Et même quand le travail est exigeant, nous ne le percevons jamais comme un fardeau, car c’est quelque chose qui nous rend heureuses, qui nous donne un sentiment d’appartenance, une idée de mission.
Face aux difficultés du quotidien, nous nous regardons et sourions : nous pensons à ce que nous avons vécu, à la manière dont nous l’avons transformé. Tant que nous sommes ensemble, rien n’est un problème, nous n’avons que des solutions.
Nous avons traversé des moments difficiles, mais même dans la douleur, nous avons trouvé un équilibre. Face aux difficultés, nous nous regardons et sourions : tant que nous sommes ensemble, nous n’avons que des solutions.
Qu’est-ce qui vous pousse chaque jour et quel changement cherchez-vous à insuffler avec @Cosmos?

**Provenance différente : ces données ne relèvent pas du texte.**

### src/rtl/cmult_pipe.sv
// Pipelined SW x SW multiplier, optional signed and LSB-truncating approximate mode; latency STAGES.
// One shared advance enable: the whole pipe freezes when the output is valid and not taken.
module cmult_pipe #(
  parameter int SW     = 24,
  parameter int STAGES = 3,
  parameter int TRUNC  = 4,
  parameter int SIGNED = 0
) (
  input  logic            clk,
  input  logic            rst,
  input  logic [SW-1:0]   Data_A_i,
  input  logic [SW-1:0]   Data_B_i,
  input  logic            Approx_i,
  input  logic            Valid_i,
  output logic            Ready_o,
  output logic [2*SW-1:0] Data_S_o,
  output logic            Valid_o,
  input  logic            Ready_i
);

  localparam logic [SW-1:0] MASK = ~((SW'(1) << TRUNC) - SW'(1));

  logic          en;
  logic [SW-1:0] a_m;
  logic [SW-1:0] b_m;

  assign en      = ~Valid_o | Ready_i;
  assign Ready_o = en;
  assign a_m     = Approx_i ? (Data_A_i & MASK) : Data_A_i;
  assign b_m     = Approx_i ? (Data_B_i & MASK) : Data_B_i;

  // Extending both operands to 2*SW makes the truncated product exact for either signedness.
  function automatic logic [2*SW-1:0] mul(input logic [SW-1:0] a, input logic [SW-1:0] b);
    logic [2*SW-1:0] ea;
    logic [2*SW-1:0] eb;
    if (SIGNED != 0) begin
      ea = {{SW{a[SW-1]}}, a};
      eb = {{SW{b[SW-1]}}, b};
    end else begin
      ea = {{SW{1'b0}}, a};
      eb = {{SW{1'b0}}, b};
    end
    return ea * eb;
  endfunction

  generate
    if (STAGES == 1) begin : g_single
      logic [2*SW-1:0] p;
      logic            v;

      always_ff @(posedge clk or posedge rst) begin
        if (rst) begin
          v <= 1'b0;
          p <= '0;
        end else if (en) begin
          v <= Valid_i;
          p <= mul(a_m, b_m);
        end
      end

      assign Data_S_o = p;
      assign Valid_o  = v;
    end else begin : g_multi
      logic [SW-1:0]     a_q;
      logic [SW-1:0]     b_q;
      logic [STAGES-1:0] v;
      logic [2*SW-1:0]   p [1:STAGES-1];

      // Stage 0 holds masked operands; stage 1 the product; the rest are retiming slots.
      always_ff @(posedge clk or posedge rst) begin
        if (rst) begin
          v   <= '0;
          a_q <= '0;
          b_q <= '0;
          for (int i = 1; i < STAGES; i++) p[i] <= '0;
        end else if (en) begin
          v    <= {v[STAGES-2:0], Valid_i};
          a_q  <= a_m;
          b_q  <= b_m;
          p[1] <= mul(a_q, b_q);
          for (int i = 2; i < STAGES; i++) p[i] <= p[i-1];
        end
      end

      assign Data_S_o = p[STAGES-1];
      assign Valid_o  = v[STAGES-1];
    end
  endgenerate

endmodule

Nous rêvons d’un monde guidé par la joie, la bienveillance et la passion. Ce que nous proposons, à notre niveau, c’est de créer des espaces où l’on se traite avec plus d’amour et d’attention. Chaque jour, dans notre boutique et notre atelier, nous mettons tout en œuvre pour cela : en répondant à l’étreinte d’un client, en offrant un mot de réconfort, en redonnant sa dignité à l’artisanat. Parfois, en offrant une corne porte-bonheur, car même ceux qui n’y croient pas, au-delà de l’objet, peuvent ressentir la beauté d’un geste sincère. Aujourd’hui, nous avons le privilège de faire un travail qui nous rend heureuses, mais nous savons très bien ce que c’est de traverser l’enfer. C’est pourquoi, chaque jour, nous voulons transmettre un message empreint de positivité. Parce que l’amour est un langage universel et notre travail n’est pas seulement de l’artisanat : c’est une façon de diffuser cet amour dans le monde.
Nous rêvons d’un monde guidé par la joie, la bienveillance et la passion. Parce que l’amour est un langage universel et notre travail n’est pas seulement de l’artisanat : c’est une façon de répandre cet amour dans le monde.